Task data Start Marker

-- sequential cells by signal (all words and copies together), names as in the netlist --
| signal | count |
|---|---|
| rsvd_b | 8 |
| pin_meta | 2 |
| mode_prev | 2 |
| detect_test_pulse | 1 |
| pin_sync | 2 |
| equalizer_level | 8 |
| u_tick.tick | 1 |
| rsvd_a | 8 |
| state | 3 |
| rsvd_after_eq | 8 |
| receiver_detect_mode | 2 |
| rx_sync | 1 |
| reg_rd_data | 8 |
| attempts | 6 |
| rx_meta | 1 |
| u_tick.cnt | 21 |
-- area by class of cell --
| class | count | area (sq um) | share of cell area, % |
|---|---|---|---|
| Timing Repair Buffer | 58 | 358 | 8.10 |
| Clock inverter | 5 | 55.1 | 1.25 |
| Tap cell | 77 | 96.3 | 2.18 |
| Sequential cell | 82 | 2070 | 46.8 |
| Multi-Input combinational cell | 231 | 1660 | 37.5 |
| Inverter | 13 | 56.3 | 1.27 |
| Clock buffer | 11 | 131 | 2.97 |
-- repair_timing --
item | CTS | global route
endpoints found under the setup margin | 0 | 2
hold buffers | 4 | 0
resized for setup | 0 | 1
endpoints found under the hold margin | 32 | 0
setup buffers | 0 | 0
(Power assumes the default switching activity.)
`src/rtl/ccpcu_map.svh`:
```
// register offsets, field positions and reset values of the compare unit
`ifndef CCPCU_MAP_SVH
`define CCPCU_MAP_SVH

// byte offsets on the register bus, one aligned word each
`define CCPCU_OFS_MATCH_LO 8'h00
`define CCPCU_OFS_MATCH_HI 8'h04
`define CCPCU_OFS_CTRL     8'h08
`define CCPCU_OFS_STATUS   8'h0C
`define CCPCU_OFS_MASK     8'h10
`define CCPCU_OFS_PINST    8'h14

// reset values
`define CCPCU_CTRL_RST     6'h00
`define CCPCU_MATCH_RST    8'h00
`define CCPCU_MASK_RST     2'h0
`define CCPCU_STATUS_RST   2'h0

// unit control fields
`define CCPCU_MODE_LSB     0
`define CCPCU_MODE_MSB     3
`define CCPCU_DUTY_LSB     4
`define CCPCU_DUTY_MSB     5

// status and mask bits
`define CCPCU_ST_MATCH     0
`define CCPCU_ST_TRIG      1

// timer-to-unit enable bits inside the timer_b_control register
`define CCPCU_TSEL_LO_BIT  3
`define CCPCU_TSEL_HI_BIT  6

// units that own a special event trigger, and the unit that starts the adc
`define CCPCU_TRIG_UNITS   2
`define CCPCU_ADC_UNIT     2

// bus responses
`define CCPCU_RESP_OKAY    2'b00
`define CCPCU_RESP_SLVERR  2'b10

`endif

```
`src/rtl/ccpcu_pkg.sv`:
```
// types and shared decoders of the compare unit
`include "ccpcu_map.svh"
package ccpcu_pkg;

  typedef enum logic [3:0] {
    CCPCU_OFF     = 4'b0000,
    CCPCU_TOGGLE  = 4'b0010,
    CCPCU_SET_HI  = 4'b1000,
    CCPCU_SET_LO  = 4'b1001,
    CCPCU_SWINT   = 4'b1010,
    CCPCU_SPECIAL = 4'b1011
  } ccpcu_mode_t;

  typedef struct packed {
    logic       en;
    logic [7:0] addr;
    logic [7:0] data;
  } ccpcu_wr_t;

  typedef struct packed {
    logic       en;
    logic [7:0] addr;
  } ccpcu_rd_t;

  typedef struct packed {
    logic       aw_held;
    logic [7:0] awaddr;
    logic       w_held;
    logic [7:0] wdata;
    logic       wlane0;
    logic       bvalid;
    logic [1:0] bresp;
    logic       rvalid;
    logic [7:0] rdata;
    logic [1:0] rresp;
  } ccpcu_slv_t;

  typedef struct packed {
    logic eq_prev;
  } ccpcu_det_t;

  typedef struct packed {
    logic [7:0] match_lo;
    logic [7:0] match_hi;
    logic [5:0] ctrl;
    logic [1:0] mask;
    logic [1:0] status;
    logic       cmp_latch;
    logic       pwm_latch;
    logic [9:0] duty;
    logic       pin_o;
    logic       pin_oe;
    logic       trig;
    logic       ta_rst;
    logic       tb_rst;
    logic       adc_go;
    logic       tflag_blk;
  } ccpcu_unit_t;

  // true when the unit compares against timer b
  function automatic logic ccpcu_use_timer_b(input logic [1:0] tsel,
                                             input int unit);
    logic r;
    r = 1'b0;
    case (tsel)
      2'b00: r = 1'b0;
      2'b01: r = (unit != 1);
      2'b10: r = (unit > 2);
      default: r = 1'b1;
    endcase
    return r;
  endfunction

  function automatic logic ccpcu_addr_ok(input logic [7:0] a);
    logic r;
    r = 1'b0;
    if (a == `CCPCU_OFS_MATCH_LO) r = 1'b1;
    else if (a == `CCPCU_OFS_MATCH_HI) r = 1'b1;
    else if (a == `CCPCU_OFS_CTRL) r = 1'b1;
    else if (a == `CCPCU_OFS_STATUS) r = 1'b1;
    else if (a == `CCPCU_OFS_MASK) r = 1'b1;
    else if (a == `CCPCU_OFS_PINST) r = 1'b1;
    return r;
  endfunction

endpackage

```
`src/rtl/ccpcu_compare_unit.sv`:
```
// compare unit: match register, pin latch, special event trigger, pwm latch
//
// The implementer's own choices: the AXI4-Lite slave port and the register offsets.
`include "ccpcu_map.svh"

module ccpcu_compare_unit #(
  parameter int UNIT = 1
) (
  input  wire logic        aclk,
  input  wire logic        aresetn,
  input  wire logic [7:0]  s_axi_awaddr,
  input  wire logic        s_axi_awvalid,
  output logic             s_axi_awready,
  input  wire logic [31:0] s_axi_wdata,
  input  wire logic [3:0]  s_axi_wstrb,
  input  wire logic        s_axi_wvalid,
  output logic             s_axi_wready,
  output logic [1:0]       s_axi_bresp,
  output logic             s_axi_bvalid,
  input  wire logic        s_axi_bready,
  input  wire logic [7:0]  s_axi_araddr,
  input  wire logic        s_axi_arvalid,
  output logic             s_axi_arready,
  output logic [31:0]      s_axi_rdata,
  output logic [1:0]       s_axi_rresp,
  output logic             s_axi_rvalid,
  input  wire logic        s_axi_rready,
  input  wire logic [15:0] timer_a_count,
  input  wire logic [15:0] timer_b_count,
  input  wire logic [7:0]  timer_b_control,
  input  wire logic [7:0]  pwm_timer_count,
  input  wire logic [1:0]  pwm_q_count,
  input  wire logic        pwm_period_hit,
  input  wire logic        adc_enable,
  input  wire logic        port_data_latch,
  input  wire logic        port_direction_reg,
  output logic             unit_output_pin,
  output logic             unit_output_oe,
  output logic             special_trigger,
  output logic             timer_a_reset,
  output logic             timer_b_reset,
  output logic             adc_start,
  output logic             timer_flag_block,
  output logic             irq
);
  import ccpcu_pkg::*;

  ccpcu_unit_t st_r;
  ccpcu_unit_t st_nxt;
  ccpcu_wr_t   wr;
  ccpcu_rd_t   rd;
  logic [7:0]  rd_data;
  logic [3:0]  mode;
  logic        is_compare;
  logic        is_pwm;
  logic        drives_pin;
  logic        has_trig;
  logic        hit;
  logic        use_b;
  logic        cmp_hit;
  logic        trig_hit;
  logic [1:0]  ev;
  logic [1:0]  rd_clr;
  logic [9:0]  new_duty;
  logic [7:0]  wr_mode_ctrl;

  ccpcu_axil_slave u_bus (
    .aclk          (aclk),
    .aresetn       (aresetn),
    .s_axi_awaddr  (s_axi_awaddr),
    .s_axi_awvalid (s_axi_awvalid),
    .s_axi_awready (s_axi_awready),
    .s_axi_wdata   (s_axi_wdata),
    .s_axi_wstrb   (s_axi_wstrb),
    .s_axi_wvalid  (s_axi_wvalid),
    .s_axi_wready  (s_axi_wready),
    .s_axi_bresp   (s_axi_bresp),
    .s_axi_bvalid  (s_axi_bvalid),
    .s_axi_bready  (s_axi_bready),
    .s_axi_araddr  (s_axi_araddr),
    .s_axi_arvalid (s_axi_arvalid),
    .s_axi_arready (s_axi_arready),
    .s_axi_rdata   (s_axi_rdata),
    .s_axi_rresp   (s_axi_rresp),
    .s_axi_rvalid  (s_axi_rvalid),
    .s_axi_rready  (s_axi_rready),
    .wr            (wr),
    .rd            (rd),
    .rd_data       (rd_data)
  );

  ccpcu_match_det #(
    .UNIT (UNIT)
  ) u_det (
    .aclk          (aclk),
    .aresetn       (aresetn),
    .enable        (is_compare),
    .match_value   ({st_r.match_hi, st_r.match_lo}),
    .timer_a_count (timer_a_count),
    .timer_b_count (timer_b_count),
    .timer_sel     ({timer_b_control[`CCPCU_TSEL_HI_BIT],
                     timer_b_control[`CCPCU_TSEL_LO_BIT]}),
    .use_b         (use_b),
    .hit           (hit)
  );

  // register read mux; reserved control bits 7:6 read as zero
  always_comb begin
    rd_data = 8'h00;
    if (rd.addr == `CCPCU_OFS_MATCH_LO) rd_data = st_r.match_lo;
    else if (rd.addr == `CCPCU_OFS_MATCH_HI) rd_data = st_r.match_hi;
    else if (rd.addr == `CCPCU_OFS_CTRL) rd_data = {2'b00, st_r.ctrl};
    else if (rd.addr == `CCPCU_OFS_STATUS) rd_data = {6'h00, st_r.status};
    else if (rd.addr == `CCPCU_OFS_MASK) rd_data = {6'h00, st_r.mask};
    else if (rd.addr == `CCPCU_OFS_PINST)
      rd_data = {4'h0, st_r.pin_oe, st_r.pin_o, st_r.pwm_latch,
                 st_r.cmp_latch};
  end

  always_comb begin
    st_nxt       = st_r;
    mode         = st_r.ctrl[`CCPCU_MODE_MSB:`CCPCU_MODE_LSB];
    is_pwm       = (mode[3:2] == 2'b11);
    is_compare   = (mode == CCPCU_TOGGLE) || (mode == CCPCU_SET_HI) ||
                   (mode == CCPCU_SET_LO) || (mode == CCPCU_SWINT) ||
                   (mode == CCPCU_SPECIAL);
    drives_pin   = (mode == CCPCU_TOGGLE) || (mode == CCPCU_SET_HI) ||
                   (mode == CCPCU_SET_LO) || is_pwm;
    // units 3 to 5 fall back to software interrupt behaviour
    has_trig     = (UNIT <= `CCPCU_TRIG_UNITS);
    cmp_hit      = hit && is_compare;
    trig_hit     = cmp_hit && (mode == CCPCU_SPECIAL) && has_trig;
    new_duty     = {st_r.match_lo,
                    st_r.ctrl[`CCPCU_DUTY_MSB:`CCPCU_DUTY_LSB]};
    wr_mode_ctrl = wr.data;

    // pin action on a match event
    if (cmp_hit) begin
      if (mode == CCPCU_SET_HI) st_nxt.cmp_latch = 1'b1;
      else if (mode == CCPCU_SET_LO) st_nxt.cmp_latch = 1'b0;
      else if (mode == CCPCU_TOGGLE)
        st_nxt.cmp_latch = !st_r.cmp_latch;
      // software interrupt and special codes leave the latch alone
    end

    // the special trigger resets only the timer pair the unit compares on
    st_nxt.trig      = trig_hit;
    st_nxt.ta_rst    = trig_hit && !use_b;
    st_nxt.tb_rst    = trig_hit && use_b;
    st_nxt.adc_go    = trig_hit && (UNIT == `CCPCU_ADC_UNIT) &&
                       adc_enable;
    st_nxt.tflag_blk = trig_hit && (UNIT == `CCPCU_ADC_UNIT);

    // pwm: duty is double buffered and taken at each period restart
    // a duty beyond the period never clears the latch, by design
    if (is_pwm) begin
      if (pwm_period_hit) begin
        st_nxt.duty      = new_duty;
        st_nxt.match_hi  = st_r.match_lo;
        st_nxt.pwm_latch = (new_duty != 10'h000);
      end else if ({pwm_timer_count, pwm_q_count} == st_r.duty) begin
        st_nxt.pwm_latch = 1'b0;
      end
    end

    // register writes; match high is read-only while in pwm mode
    if (wr.en) begin
      if (wr.addr == `CCPCU_OFS_MATCH_LO) st_nxt.match_lo = wr.data;
      else if (wr.addr == `CCPCU_OFS_MATCH_HI) begin
        if (!is_pwm) st_nxt.match_hi = wr.data;
      end else if (wr.addr == `CCPCU_OFS_CTRL) begin
        st_nxt.ctrl = wr.data[5:0];
        if (wr.data == 8'h00) begin
          st_nxt.cmp_latch = 1'b0;
          st_nxt.pwm_latch = 1'b0;
        end else if (wr_mode_ctrl[3:0] == CCPCU_SET_HI) begin
          st_nxt.cmp_latch = 1'b0;
        end else if (wr_mode_ctrl[3:0] == CCPCU_SET_LO) begin
          st_nxt.cmp_latch = 1'b1;
        end
      end else if (wr.addr == `CCPCU_OFS_MASK) st_nxt.mask = wr.data[1:0];
    end

    // sticky events; a read clears them but an event in that cycle wins
    ev[`CCPCU_ST_MATCH] = cmp_hit;
    ev[`CCPCU_ST_TRIG]  = trig_hit;
    rd_clr = {2{rd.en && (rd.addr == `CCPCU_OFS_STATUS)}};
    for (int i = 0; i < 2; i++) begin
      if (ev[i]) st_nxt.status[i] = 1'b1;
      else if (rd_clr[i]) st_nxt.status[i] = 1'b0;
    end

    // port data drives the pin unless a compare or pwm mode owns it
    st_nxt.pin_o  = !drives_pin ? port_data_latch :
                    is_pwm ? st_nxt.pwm_latch : st_nxt.cmp_latch;
    st_nxt.pin_oe = !port_direction_reg;
  end

  always_ff @(posedge aclk) begin
    if (!aresetn) begin
      st_r          <= '0;
      st_r.ctrl     <= `CCPCU_CTRL_RST;
      st_r.match_lo <= `CCPCU_MATCH_RST;
      st_r.match_hi <= `CCPCU_MATCH_RST;
      st_r.mask     <= `CCPCU_MASK_RST;
      st_r.status   <= `CCPCU_STATUS_RST;
    end else begin
      st_r <= st_nxt;
    end
  end

  assign unit_output_pin  = st_r.pin_o;
  assign unit_output_oe   = st_r.pin_oe;
  assign special_trigger  = st_r.trig;
  assign timer_a_reset    = st_r.ta_rst;
  assign timer_b_reset    = st_r.tb_rst;
  assign adc_start        = st_r.adc_go;
  assign timer_flag_block = st_r.tflag_blk;
  assign irq              = |(st_r.status & st_r.mask);
endmodule

```
`src/rtl/ccpcu_axil_slave.sv`:
```
// axi4-lite slave front end: one write and one read at a time
`include "ccpcu_map.svh"
module ccpcu_axil_slave (
  input  wire logic               aclk,
  input  wire logic               aresetn,
  input  wire logic [7:0]         s_axi_awaddr,
  input  wire logic               s_axi_awvalid,
  output logic                    s_axi_awready,
  input  wire logic [31:0]        s_axi_wdata,
  input  wire logic [3:0]         s_axi_wstrb,
  input  wire logic               s_axi_wvalid,
  output logic                    s_axi_wready,
  output logic [1:0]              s_axi_bresp,
  output logic                    s_axi_bvalid,
  input  wire logic               s_axi_bready,
  input  wire logic [7:0]         s_axi_araddr,
  input  wire logic               s_axi_arvalid,
  output logic                    s_axi_arready,
  output logic [31:0]             s_axi_rdata,
  output logic [1:0]              s_axi_rresp,
  output logic                    s_axi_rvalid,
  input  wire logic               s_axi_rready,
  output ccpcu_pkg::ccpcu_wr_t    wr,
  output ccpcu_pkg::ccpcu_rd_t    rd,
  input  wire logic [7:0]         rd_data
);
  import ccpcu_pkg::*;

  ccpcu_slv_t st_r;
  ccpcu_slv_t st_nxt;
  logic       both_held;

  always_comb begin
    st_nxt        = st_r;
    both_held     = st_r.aw_held && st_r.w_held && !st_r.bvalid;
    s_axi_awready = !st_r.aw_held && !st_r.bvalid;
    s_axi_wready  = !st_r.w_held && !st_r.bvalid;
    s_axi_arready = !st_r.rvalid;
    if (s_axi_awvalid && s_axi_awready) begin
      st_nxt.aw_held = 1'b1;
      st_nxt.awaddr  = s_axi_awaddr;
    end
    if (s_axi_wvalid && s_axi_wready) begin
      st_nxt.w_held = 1'b1;
      st_nxt.wdata  = s_axi_wdata[7:0];
      st_nxt.wlane0 = s_axi_wstrb[0];
    end
    // registers are eight bits wide, so only byte lane 0 writes
    wr.en   = both_held && ccpcu_addr_ok(st_r.awaddr) && st_r.wlane0;
    wr.addr = st_r.awaddr;
    wr.data = st_r.wdata;
    if (both_held) begin
      st_nxt.bvalid  = 1'b1;
      st_nxt.aw_held = 1'b0;
      st_nxt.w_held  = 1'b0;
      st_nxt.bresp   = ccpcu_addr_ok(st_r.awaddr) ? `CCPCU_RESP_OKAY
                                                  : `CCPCU_RESP_SLVERR;
    end
    if (st_r.bvalid && s_axi_bready) st_nxt.bvalid = 1'b0;
    // unmapped reads have no side effect and answer slverr
    rd.en   = s_axi_arvalid && s_axi_arready && ccpcu_addr_ok(s_axi_araddr);
    rd.addr = s_axi_araddr;
    if (s_axi_arvalid && s_axi_arready) begin
      st_nxt.rvalid = 1'b1;
      st_nxt.rdata  = rd.en ? rd_data : 8'h00;
      st_nxt.rresp  = rd.en ? `CCPCU_RESP_OKAY : `CCPCU_RESP_SLVERR;
    end
    if (st_r.rvalid && s_axi_rready) st_nxt.rvalid = 1'b0;
  end

  always_ff @(posedge aclk) begin
    if (!aresetn) st_r <= '0;
    else st_r <= st_nxt;
  end

  assign s_axi_bvalid = st_r.bvalid;
  assign s_axi_bresp  = st_r.bresp;
  assign s_axi_rvalid = st_r.rvalid;
  assign s_axi_rresp  = st_r.rresp;
  assign s_axi_rdata  = {24'h000000, st_r.rdata};

endmodule

```
`src/rtl/ccpcu_match_det.sv`:
```
// equality detector on the selected timer pair, one hit per match event
`include "ccpcu_map.svh"
module ccpcu_match_det #(
  parameter int UNIT = 1
) (
  input  wire logic        aclk,
  input  wire logic        aresetn,
  input  wire logic        enable,
  input  wire logic [15:0] match_value,
  input  wire logic [15:0] timer_a_count,
  input  wire logic [15:0] timer_b_count,
  input  wire logic [1:0]  timer_sel,
  output logic             use_b,
  output logic             hit
);
  import ccpcu_pkg::*;

  ccpcu_det_t  st_r;
  ccpcu_det_t  st_nxt;
  logic [15:0] count;
  logic        eq;

  always_comb begin
    use_b  = ccpcu_use_timer_b(timer_sel, UNIT);
    count  = use_b ? timer_b_count : timer_a_count;
    eq     = enable && (count == match_value);
    // only the rising side of equality counts as a match event
    hit    = eq && !st_r.eq_prev;
    st_nxt.eq_prev = eq;
  end

  always_ff @(posedge aclk) begin
    if (!aresetn) st_r <= '0;
    else st_r <= st_nxt;
  end
endmodule

```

Task data End Marker

● **Problem requirements**:
Print, please, the lines from the first line of the material through the line that contains "setup buffers | 0 | 0", exactly as written and with nothing added.

● **Task response**:
-- sequential cells by signal (all words and copies together), names as in the netlist --
| signal | count |
|---|---|
| rsvd_b | 8 |
| pin_meta | 2 |
| mode_prev | 2 |
| detect_test_pulse | 1 |
| pin_sync | 2 |
| equalizer_level | 8 |
| u_tick.tick | 1 |
| rsvd_a | 8 |
| state | 3 |
| rsvd_after_eq | 8 |
| receiver_detect_mode | 2 |
| rx_sync | 1 |
| reg_rd_data | 8 |
| attempts | 6 |
| rx_meta | 1 |
| u_tick.cnt | 21 |
-- area by class of cell --
| class | count | area (sq um) | share of cell area, % |
|---|---|---|---|
| Timing Repair Buffer | 58 | 358 | 8.10 |
| Clock inverter | 5 | 55.1 | 1.25 |
| Tap cell | 77 | 96.3 | 2.18 |
| Sequential cell | 82 | 2070 | 46.8 |
| Multi-Input combinational cell | 231 | 1660 | 37.5 |
| Inverter | 13 | 56.3 | 1.27 |
| Clock buffer | 11 | 131 | 2.97 |
-- repair_timing --
item | CTS | global route
endpoints found under the setup margin | 0 | 2
hold buffers | 4 | 0
resized for setup | 0 | 1
endpoints found under the hold margin | 32 | 0
setup buffers | 0 | 0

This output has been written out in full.